**BRIEF:** All lines in the records below that hold "block" are to be shown.

**Stored data:**
========================

`config.mk`:
```
export PLATFORM = sky130hd
export DESIGN_NAME = mtig_top
export DESIGN_NICKNAME = d
export VERILOG_FILES = /design/src/common/mtig_pkg.sv /design/src/logic/mtig_gap_timer.sv /design/src/logic/mtig_top.sv
export VERILOG_INCLUDE_DIRS = /design/src /design/src/common
export SDC_FILE = /design/constraint.sdc
export NUM_CORES = 1
export LEC_CHECK = 0
export ABC_AREA = 1
export BUFFER_PORTS_ARGS = -buffer_cell sky130_fd_sc_hd__buf_4
export CAP_MARGIN = 20
export CORE_MARGIN = 5
export CORE_UTILIZATION = 48
export DETAILED_ROUTE_END_ITERATION = 10
export PLACE_DENSITY = 0.71
export SLEW_MARGIN = 30
export SYNTH_ARGS = -nofsm -noshare
export SYNTH_HDL_FRONTEND = slang
export SYNTH_SLANG_ARGS = --single-unit
```
`constraint.sdc`:
```
create_clock -name pclk -period 4 [get_ports pclk]
set_input_delay 0.4 -clock pclk [delete_from_list [all_inputs] [get_ports pclk]]
set_output_delay 0.4 -clock pclk [all_outputs]
set_load 0.01 [all_outputs]
```
`src/common/mtig_cfg.svh`:
```
// Offsets, field positions, reset values and timing counts of the gap block
`ifndef MTIG_CFG_SVH
`define MTIG_CFG_SVH

// Register byte offsets; the three aliases sit +4, +8, +c from the base
`define MTIG_OFS_GAP     8'h00
`define MTIG_OFS_GAP_CLR 8'h04
`define MTIG_OFS_GAP_SET 8'h08
`define MTIG_OFS_GAP_INV 8'h0c
`define MTIG_OFS_CTRL    8'h10
`define MTIG_OFS_STAT    8'h14
`define MTIG_OFS_GAPCNT  8'h18

// Gap field
`define MTIG_GAP_LSB 0
`define MTIG_GAP_W   7
`define MTIG_GAP_RST 7'h12

// Control fields
`define MTIG_CTRL_FD_BIT  0
`define MTIG_CTRL_SPD_BIT 1
`define MTIG_CTRL_FD_RST  1'b0
`define MTIG_CTRL_SPD_RST 1'b1

// Status fields
`define MTIG_STAT_REM_LSB  0
`define MTIG_STAT_HOLD_BIT 8
`define MTIG_STAT_SEND_BIT 9

// Nibble times added back on top of the gap field
`define MTIG_FD_ADD 8'h03
`define MTIG_HD_ADD 8'h06

// Timing
`define MTIG_CLK_NS     10
`define MTIG_NIB_NS_100 40
`define MTIG_NIB_NS_10  400
`define MTIG_NIB_CYC_100 ((`MTIG_NIB_NS_100 + `MTIG_CLK_NS - 1) / `MTIG_CLK_NS)
`define MTIG_NIB_CYC_10  ((`MTIG_NIB_NS_10 + `MTIG_CLK_NS - 1) / `MTIG_CLK_NS)

// Widths
`define MTIG_CNT_W 8
`define MTIG_DIV_W 6
`define MTIG_GCNT_W 16

`endif

```
`src/common/mtig_pkg.sv`:
```
// Types shared by the transmit gap block
`include "mtig_cfg.svh"

package mtig_pkg;

   typedef enum logic [2:0] {
      MTIG_IDLE = 3'b001,
      MTIG_SEND = 3'b010,
      MTIG_GAP  = 3'b100
   } mtig_phase_t;

   typedef struct packed {
      logic        psel;
      logic        penable;
      logic        pwrite;
      logic [7:0]  paddr;
      logic [31:0] pwdata;
      logic [3:0]  pstrb;
   } mtig_apb_req_t;

   typedef struct packed {
      logic        pready;
      logic [31:0] prdata;
      logic        pslverr;
   } mtig_apb_rsp_t;

   typedef struct packed {
      mtig_apb_rsp_t                rsp;
      logic [`MTIG_GAP_W-1:0]       gap;
      logic                         full_duplex;
      logic                         speed_100;
      mtig_phase_t                  phase;
      logic [`MTIG_DIV_W-1:0]       div;
      logic                         tick;
      logic                         start;
      logic [`MTIG_CNT_W-1:0]       load;
      logic [`MTIG_GCNT_W-1:0]      gap_count;
      logic                         tx_grant;
      logic                         tx_hold;
   } mtig_top_st_t;

endpackage

```
`src/logic/mtig_gap_timer.sv`:
```
// Nibble-time down counter that times one inter-packet gap
`timescale 1ns/1ps
`include "mtig_cfg.svh"

module mtig_gap_timer #(
   parameter int CNT_W = `MTIG_CNT_W
) (
   input  wire logic             pclk,
   input  wire logic             presetn,
   input  wire logic             start,
   input  wire logic [CNT_W-1:0] load,
   input  wire logic             tick,
   output logic      [CNT_W-1:0] remaining,
   output logic                  busy,
   output logic                  done
);

   typedef struct packed {
      logic [CNT_W-1:0] remaining;
      logic             busy;
      logic             done;
   } mtig_tmr_st_t;

   mtig_tmr_st_t st;
   mtig_tmr_st_t next_st;

   // Largest load is the full field plus the half-duplex addition
   if (CNT_W < `MTIG_GAP_W + 1) begin : g_width_check
      $error("mtig_gap_timer: CNT_W too narrow for the gap field plus offset");
   end

   ////////////////////////////////////////////////////////////////////////////
   always_comb begin
      next_st = st;
      next_st.done = 1'b0;
      if (start) begin
         next_st.remaining = load;
         next_st.busy = (load != '0);
         next_st.done = (load == '0);
      end else if (st.busy && tick) begin
         next_st.remaining = st.remaining - 1'b1;
         if (st.remaining == CNT_W'(1)) begin
            next_st.busy = 1'b0;
            next_st.done = 1'b1;
         end
      end
   end

   always_ff @(posedge pclk or negedge presetn) begin
      if (!presetn) begin
         st <= '0;
      end else begin
         st <= next_st;
      end
   end

   assign remaining = st.remaining;
   assign busy = st.busy;
   assign done = st.done;

endmodule

```
`src/logic/mtig_top.sv`:
```
// Transmit inter-packet gap control with its APB register file
//
// Overview of operation
// - Seven-bit gap field, upper bits read zero
// - Enforce minimum idle nibbles after each packet
// - Full duplex adds three nibble times back
// - Half duplex adds six nibble times back
// - Accept 16/32-bit accesses, ignore 8-bit writes
//
// Local design decisions: the APB interface to the registers and the register addresses.
`timescale 1ns/1ps
`include "mtig_cfg.svh"

module mtig_top #(
   parameter int NIB_CYC_100 = `MTIG_NIB_CYC_100,
   parameter int NIB_CYC_10  = `MTIG_NIB_CYC_10
) (
   input  wire logic                    pclk,
   input  wire logic                    presetn,
   input  wire mtig_pkg::mtig_apb_req_t apb_req,
   output mtig_pkg::mtig_apb_rsp_t      apb_rsp,
   input  wire logic                    tx_req,
   input  wire logic                    tx_frame_end,
   output logic                         tx_grant,
   output logic                         tx_hold
);

   ////////////////////////////////////////////////////////////////////////////
   // Elaboration checks

   if (NIB_CYC_100 < 1 || NIB_CYC_100 >= (1 << `MTIG_DIV_W)) begin : g_chk_100
      $error("mtig_top: NIB_CYC_100 out of divider range");
   end

   if (NIB_CYC_10 < 1 || NIB_CYC_10 >= (1 << `MTIG_DIV_W)) begin : g_chk_10
      $error("mtig_top: NIB_CYC_10 out of divider range");
   end

   ////////////////////////////////////////////////////////////////////////////
   // Declarations

   localparam logic [`MTIG_DIV_W-1:0] DIV_LAST_100 = `MTIG_DIV_W'(NIB_CYC_100 - 1);
   localparam logic [`MTIG_DIV_W-1:0] DIV_LAST_10  = `MTIG_DIV_W'(NIB_CYC_10 - 1);

   mtig_pkg::mtig_top_st_t      st;
   mtig_pkg::mtig_top_st_t      next_st;

   logic                        setup_phase;
   logic                        access_done;
   logic                        strb_ok;
   logic                        addr_mapped;
   logic [31:0]                 lane_mask;
   logic [31:0]                 wbits;
   logic [31:0]                 read_word;
   logic [`MTIG_DIV_W-1:0]      div_last;
   logic [`MTIG_CNT_W-1:0]      tmr_remaining;
   logic                        tmr_busy;
   logic                        tmr_done;

   ////////////////////////////////////////////////////////////////////////////
   // Bus decode helpers

   // Only whole words or aligned half words are legal widths
   function automatic logic legal_strobe(input logic [3:0] s);
      legal_strobe = (s == 4'hf) || (s == 4'h3) || (s == 4'hc);
   endfunction

   function automatic logic is_mapped(input logic [7:0] a);
      is_mapped = (a == `MTIG_OFS_GAP) || (a == `MTIG_OFS_GAP_CLR) ||
                  (a == `MTIG_OFS_GAP_SET) || (a == `MTIG_OFS_GAP_INV) ||
                  (a == `MTIG_OFS_CTRL) || (a == `MTIG_OFS_STAT) ||
                  (a == `MTIG_OFS_GAPCNT);
   endfunction

   assign setup_phase = apb_req.psel && !apb_req.penable;
   assign access_done = apb_req.psel && apb_req.penable && st.rsp.pready;
   assign strb_ok     = legal_strobe(apb_req.pstrb);
   assign addr_mapped = is_mapped(apb_req.paddr);

   assign lane_mask = {{8{apb_req.pstrb[3]}}, {8{apb_req.pstrb[2]}},
                       {8{apb_req.pstrb[1]}}, {8{apb_req.pstrb[0]}}};
   assign wbits     = apb_req.pwdata & lane_mask;

   assign div_last = st.speed_100 ? DIV_LAST_100 : DIV_LAST_10;

   ////////////////////////////////////////////////////////////////////////////
   // Read multiplexer

   always_comb begin
      read_word = 32'h0000_0000;
      case (apb_req.paddr)
         `MTIG_OFS_GAP,
         `MTIG_OFS_GAP_CLR,
         `MTIG_OFS_GAP_SET,
         `MTIG_OFS_GAP_INV: begin
            // Aliases read back the field itself; bits 31:7 stay zero
            read_word[`MTIG_GAP_LSB +: `MTIG_GAP_W] = st.gap;
         end
         `MTIG_OFS_CTRL: begin
            read_word[`MTIG_CTRL_FD_BIT]  = st.full_duplex;
            read_word[`MTIG_CTRL_SPD_BIT] = st.speed_100;
         end
         `MTIG_OFS_STAT: begin
            read_word[`MTIG_STAT_REM_LSB +: `MTIG_CNT_W] = tmr_remaining;
            read_word[`MTIG_STAT_HOLD_BIT] = st.tx_hold;
            read_word[`MTIG_STAT_SEND_BIT] = (st.phase == mtig_pkg::MTIG_SEND);
         end
         `MTIG_OFS_GAPCNT: begin
            read_word[`MTIG_GCNT_W-1:0] = st.gap_count;
         end
         default: begin
            read_word = 32'h0000_0000;
         end
      endcase
   end

   ////////////////////////////////////////////////////////////////////////////
   // Next state

   always_comb begin
      next_st = st;
      next_st.tx_grant = 1'b0;
      next_st.start    = 1'b0;
      next_st.tick     = 1'b0;

      // Answer one cycle after setup, so every transfer completes with no wait state
      next_st.rsp.pready = setup_phase;
      if (setup_phase) begin
         next_st.rsp.prdata  = addr_mapped ? read_word : 32'h0000_0000;
         next_st.rsp.pslverr = !addr_mapped;
      end

      // Writes land only at the completing edge; 8-bit strobes leave all alone
      if (access_done && apb_req.pwrite && strb_ok && addr_mapped) begin
         case (apb_req.paddr)
            `MTIG_OFS_GAP: begin
               next_st.gap = (st.gap & ~lane_mask[`MTIG_GAP_W-1:0]) |
                             wbits[`MTIG_GAP_W-1:0];
            end
            `MTIG_OFS_GAP_CLR: begin
               next_st.gap = st.gap & ~wbits[`MTIG_GAP_W-1:0];
            end
            `MTIG_OFS_GAP_SET: begin
               next_st.gap = st.gap | wbits[`MTIG_GAP_W-1:0];
            end
            `MTIG_OFS_GAP_INV: begin
               next_st.gap = st.gap ^ wbits[`MTIG_GAP_W-1:0];
            end
            `MTIG_OFS_CTRL: begin
               if (apb_req.pstrb[0]) begin
                  next_st.full_duplex = apb_req.pwdata[`MTIG_CTRL_FD_BIT];
                  next_st.speed_100   = apb_req.pwdata[`MTIG_CTRL_SPD_BIT];
               end
            end
            `MTIG_OFS_GAPCNT: begin
               // Any legal write clears; a gap ending now still counts
               next_st.gap_count = '0;
            end
            default: begin
               next_st.gap_count = next_st.gap_count;
            end
         endcase
      end

      // Transmit sequencing
      unique case (st.phase)
         mtig_pkg::MTIG_IDLE: begin
            if (tx_req) begin
               next_st.tx_grant = 1'b1;
               next_st.phase    = mtig_pkg::MTIG_SEND;
            end
         end
         mtig_pkg::MTIG_SEND: begin
            if (tx_frame_end) begin
               // Duplex sampled here; a later change waits for the next gap
               next_st.start = 1'b1;
               next_st.load  = `MTIG_CNT_W'(st.gap) +
                               (st.full_duplex ? `MTIG_FD_ADD : `MTIG_HD_ADD);
               next_st.div   = '0;
               next_st.phase = mtig_pkg::MTIG_GAP;
            end
         end
         mtig_pkg::MTIG_GAP: begin
            // Nibble divider restarts at packet end so the gap starts on a boundary
            if (st.div == div_last) begin
               next_st.div  = '0;
               next_st.tick = 1'b1;
            end else begin
               next_st.div = st.div + 1'b1;
            end
            if (tmr_done) begin
               next_st.phase     = mtig_pkg::MTIG_IDLE;
               next_st.div       = '0;
               next_st.tick      = 1'b0;
               next_st.gap_count = next_st.gap_count + 1'b1;
            end
         end
      endcase

      // Held from packet end until the last gap nibble has elapsed
      next_st.tx_hold = (next_st.phase == mtig_pkg::MTIG_GAP);
   end

   ////////////////////////////////////////////////////////////////////////////
   // State register

   always_ff @(posedge pclk or negedge presetn) begin
      if (!presetn) begin
         st             <= '0;
         st.gap         <= `MTIG_GAP_RST;
         st.full_duplex <= `MTIG_CTRL_FD_RST;
         st.speed_100   <= `MTIG_CTRL_SPD_RST;
         st.phase       <= mtig_pkg::MTIG_IDLE;
      end else begin
         st <= next_st;
      end
   end

   ////////////////////////////////////////////////////////////////////////////
   // Gap timer

   mtig_gap_timer #(
      .CNT_W     (`MTIG_CNT_W)
   ) u_gap_timer (
      .pclk      (pclk),
      .presetn   (presetn),
      .start     (st.start),
      .load      (st.load),
      .tick      (st.tick),
      .remaining (tmr_remaining),
      .busy      (tmr_busy),
      .done      (tmr_done)
   );

   // Busy is not used, not even in status; the phase already mirrors it
   logic unused_busy;
   assign unused_busy = tmr_busy;

   ////////////////////////////////////////////////////////////////////////////
   // Outputs, all straight from the state register

   assign apb_rsp  = st.rsp;
   assign tx_grant = st.tx_grant;
   assign tx_hold  = st.tx_hold;

endmodule

```
## Word-level counts from Yosys, hierarchy flattened

Index checks and enable logic that the tools add are counted.
Widths: inputs -> output; s select.

- Bitwise gates (word level): 8
- Equal/unequal tests: 16
- Add/sub/neg operators: 4
- Reduce and logical (&&, ||, !) cells: 30
- Mux-type cells: 27

Operators by type and width:

| kind | count |
|---|---|
| $mux 16 | 5 |
| $mux 10 | 3 |
| $pmux 7 s4 | 1 |
| $mux 9 | 3 |
| $eq 8x5->1 const B | 3 |
| $and 7x7->7 | 3 |
| $mux 6 | 3 |
| $add 16x1->16 const B | 1 |
| $eq 8x4->1 const B | 2 |
| $logic_not 8->1 | 2 |
| $pmux 5 s3 | 1 |
| $not 7->7 | 2 |
| $or 7x7->7 | 2 |
| $pmux 6 s2 | 1 |
| $pmux 3 s3 | 1 |
| $add 7x3->8 | 1 |
| $eq 4x4->1 const B | 2 |
| $eq 8x1->1 const B | 1 |
| $eq 8x3->1 const B | 1 |
| $logic_or 1x1->1 | 8 |
| $pmux 2 s4 | 1 |
| $reduce_and 2->1 | 4 |
| $reduce_bool 8->1 | 1 |
| $sub 8x1->8 const B | 1 |
| other kinds (18) | 32 |

- Input port bits: 51
- Word-level logic and storage cells: 102
- Output and inout bits: 36
- Flip-flop bits (word level): 90

## Longest topological paths before layout

Gate-level depths: netlist (run 1).

- Depth in word-level cells: 12
- Gate-level depth with buffers: 21

## By module

From an unflattened synthesis (run 1), not the netlist that was laid out.

- Cell total of the unflattened synthesis: 594
- Area total of the unflattened synthesis: 4623.2 um2

Modules (own cells, without submodules):

| module | area each (um2) | sequential area each (um2) | instances | cells an instance |
|---|---|---|---|---|
| mtig_top | 3965.1 | 1606.5 | 1 | 498 |
| mtig_gap_timer | 658.1 | 250.2 | 1 | 96 |

## Worst setup path before layout (run 1)

OpenSTA, ideal clock, no wires.

- Path type: in2reg
- Start: input apb_req[43] in the netlist's numbering
- End: register st[16] in the netlist's numbering
- Stages: 20
- Setup time: 0.122 ns
- Slack: 1.503 ns
- Data arrival time: 2.375 ns
- Cell sequence: clkinv_1 -> nand2_2 -> nor2_4 -> nand2_4 -> nand2_2 -> nor2_4 -> nand3_2 -> nand3_2 -> buf_6 -> buf_6 -> nand2_1 -> inv_1 -> ha_1 -> inv_1 -> nor3_1 -> nand3_2 -> nor2_4 -> nand3_2 -> nor3_1 -> nor2_1

RTL lines:

| element | RTL line | RTL |
|---|---|---|
| start, declared | mtig_top.sv:20 | `input wire mtig_pkg::mtig_apb_req_t apb_req,` |
| end signal, assigned | mtig_top.sv:215 | `st <= next_st;` |
| end, declared | mtig_top.sv:45 | `mtig_pkg::mtig_top_st_t st;` |

==> summary.txt, run 1 <==
Status
  • Outcome: complete, no violations

Pwr
  • Total power: 1.96 mW
  • Maximum VDD drop: 0.000154 V
  • Leakage: 2.38 nW
  • Pwr/cell area: 407 mW/mm2

Global routing
  • First-pass GRT wire length: 16.5 mm
  • Grt total ovfl: 0
  • Antenna violations before repair: 0
  • Number of global-route vias before repair: 3511
  • Largest net degree at the start of global routing: 75
  • GRT Resource Usage Total: 18.0%

Min path
  • HP Class: input pin to async pin

Setup path
  • Crit end category: flip-flop
  • Reg-to-reg slack, setup: 1.60 ns
  • FF-to-FF path depth: 14
  • Crit path max fanout: 12
  • Setup crit start kind: input pin
  • Worst setup path startpoint: apb_req[43]
  • CP Data Arrival Time: 2.94 ns
  • Critical R2R Launch: apb_rsp[33]
  • Worst R2R End: st[16]
  • Critical Path RT: 4.24 ns
  • Crit path kind: input pin to flip-flop
  • CP Capture Point: st[16]

STA
  • Max-slew violations: 0
  • Fmax: 0.371 GHz
  • Hold Fails Final Rpt: 0
  • Slew margin rel.: 45.7%
  • Setup Skew: 0.0116 ns
  • Final period util: 67.5%
  • Setup TNS: 0 ns
  • Final setup fails: 0
  • Worst-margin pin slew: 0.812 ns
  • Unrepaired setup endpoints after global routing: false
  • Clock period minus worst slack: 2.70 ns

Synth
  • Top-area cell type share of the netlist area: 40.2%
  • Yosys warns: 0
  • Synth Area in Compound Gates: 12.8%
  • XOR/XNOR share of the synthesized area: 3.42%
  • Mux cell area share after synthesis: 0.517%
  • Top post-synthesis cells by area: dfrtp_1 (40%), nand2_1 (10%), inv_1 (6.2%)
  • Synth Register Bits: 74
  • Post-synthesis cell type count: 43
  • Post-synthesis cell count: 542
  • Yosys top cell by area: dfrtp_1
  • Combinational family with the most area after synthesis: simple AND/OR/NAND/NOR gates
  • Syn_area_per_cell: 8.04 um2
  • Synthesized area: 0.00436 mm2
  • Seq/Total Area, Yosys: 42.6%
  • Simple-gate share of the synthesized area: 22.7%
  • Synth Area in Adders: 4.02%

Finish
  • ANT cells: 0
  • Fraction of layout cells with a size suffix above 1: 16.6%
  • Area grow syn2layout: 10.9%
  • Commonest non-fill, non-tap cell in the layout: nand2_1
  • Most frequent cells in the layout: nand2_1 (119), inv_1 (72), dfrtp_1 (70)
  • Final net count: 639

Place
  • Placer Congestion: 0.833
  • Port bufs: 45
  • Hpwl dp: 7.24 mm

Floorplan
  • Die width: 105 um
  • # IOs: 87
  • Die area: 0.0111 mm2
  • Initial core utilization: 49.7%
  • Core ar.: 0.00876 mm2
  • Die height: 105 um
  • # rows: 34

Drt
  • Average wire per standard cell: 13.9 um
  • Initial DRT Pass Iterations: 5
  • Total wire length: 9.55 mm
  • Vias per cell: 5.23
  • DR vias: 3594
  • Drt drc: 0
  • Final ANT Viol Nets: 0
  • Initial DRC count: 176

Clocking
  • # hold bufs at CTS: 0
  • Setup bufs post-CTS: 0
  • H-Tree Depth: 3
  • Clk_lat worst skew: 0.35 ns
  • CTS Buf Count: 9
  • Clock sinks: 74
  • Root buffer cell: clkbuf_8
  • Clock slew seen by the registers of the worst setup and hold paths: 0.08 ns
  • Clock Path Buffers: 2
  • CTS tree: done
  • Resized Gates After CTS: 0

Flow run
  • MaxCap Viol Count: 0
-- synthesized netlist by cell type (all sizes together) --
cell type and count:
a21boi 1, o311ai 1, nand2 124, clkbuf 5
o31ai 4, nand3b 1, nand3 25, buf 38
dfrtp 70, a31o 1, a41oi 1, nor4 4
xnor2 4, inv 77, a22oi 1, clkinv 2
ha 14, a32o 1, nor2 42, o21ai 46
o211ai 9, or2 2, a221oi 2, mux2 2
o21bai 1, a21oi 13, dfstp 4, xor2 13
o221ai 5, nor3 13, conb 1, nand4 8
o22ai 7
-- kinds of logic after synthesis --
logic type,count (synthesis)
adder cells (fa/ha/maj),14
buffers and inverters,122
AND/OR/NAND/NOR,219
XOR/XNOR,17
flip-flops,74
multiplexers,2
other,1
AO/OA/AOI/OAI,93
-- worst min path at each step --
stage | to | slack (ns) | cells after the start
finish | st[41] | 0.04 | 1
detailed placement | apb_rsp[2] | 0.47 | 2
CTS | st[41] | 0.22 | 1
floorplan | apb_rsp[0] | 0.10 | 0
global route | st[41] | 0.1 | 1
global placement | tx_grant | 0.46 | 1
-- critical path, cell delays in order --
cell and delay (ns):
buf_4 0.08, clkinv_1 0.06, nand2_2 0.10, nor3_2 0.05
buf_4 0.15, nand2_1 0.33, inv_1 0.23, nand3_2 0.26
nand2_1 0.15, inv_1 0.08, ha_1 0.13, inv_1 0.05
nor3_1 0.24, nand3_2 0.15, nor2_4 0.16, nand3_2 0.11
nor3_1 0.14, nor2_1 0.07
-- layer usage --
metal / track usage [%] / routed length, um / vias up
met5: 0 / 0 / -
met4: 5.39 / 93 / 0
met3: 3.97 / 574 / 8
met2: 28.3 / 4430 / 96
met1: 24.9 / 4450 / 1705
li1: - / - / 1785
-- sequential cells by signal, summed over array words and instances (netlist names) --
| name | cells |
|---|---|
| u_gap_timer.busy | 1 |
| u_gap_timer.remaining | 8 |
| apb_rsp | 18 |
| st | 44 |
| tx_hold | 1 |
| tx_grant | 1 |
| u_gap_timer.done | 1 |
-- final cells by class --
class	count	area (um2)
Fill cell	786	3930
Multi-Input combinational cell	361	1950
Sequential cell	74	1860
Timing Repair Buffer	49	372
Inverter	79	297
Tap cell	108	135
Clock buffer	10	128
Clock inverter	6	90.1
-- power by group --
group	leakage (nW)	total (mW)	switching [mW]	internal (mW)
logic	1.32	0.431	0.273	0.158
registers	0.952	0.888	0.0597	0.829
clock network	0.107	0.645	0.291	0.354
total	2.38	1.96	0.624	1.34
-- through the flow --
stage | hold WS [ns] | std cells | utilization (%) | cell area (um2) | setup slack, ns
after floorplan | 0.104 | 557 | - | 4410 | 1.50
after global placement | 0.456 | 671 | 52.6 | 4610 | 0.994
after detailed placement | 0.470 | 671 | 52.6 | 4610 | 0.897
after CTS | 0.225 | 687 | 55.1 | 4830 | 1.27
after global routing | 0.0973 | 687 | 55.1 | 4830 | 1.06
final | 0.0425 | 687 | 55.1 | 4830 | 1.30
(Power assumes the default switching activity.)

========================

**SOLUTION:**
// Offsets, field positions, reset values and timing counts of the gap block
// Types shared by the transmit gap block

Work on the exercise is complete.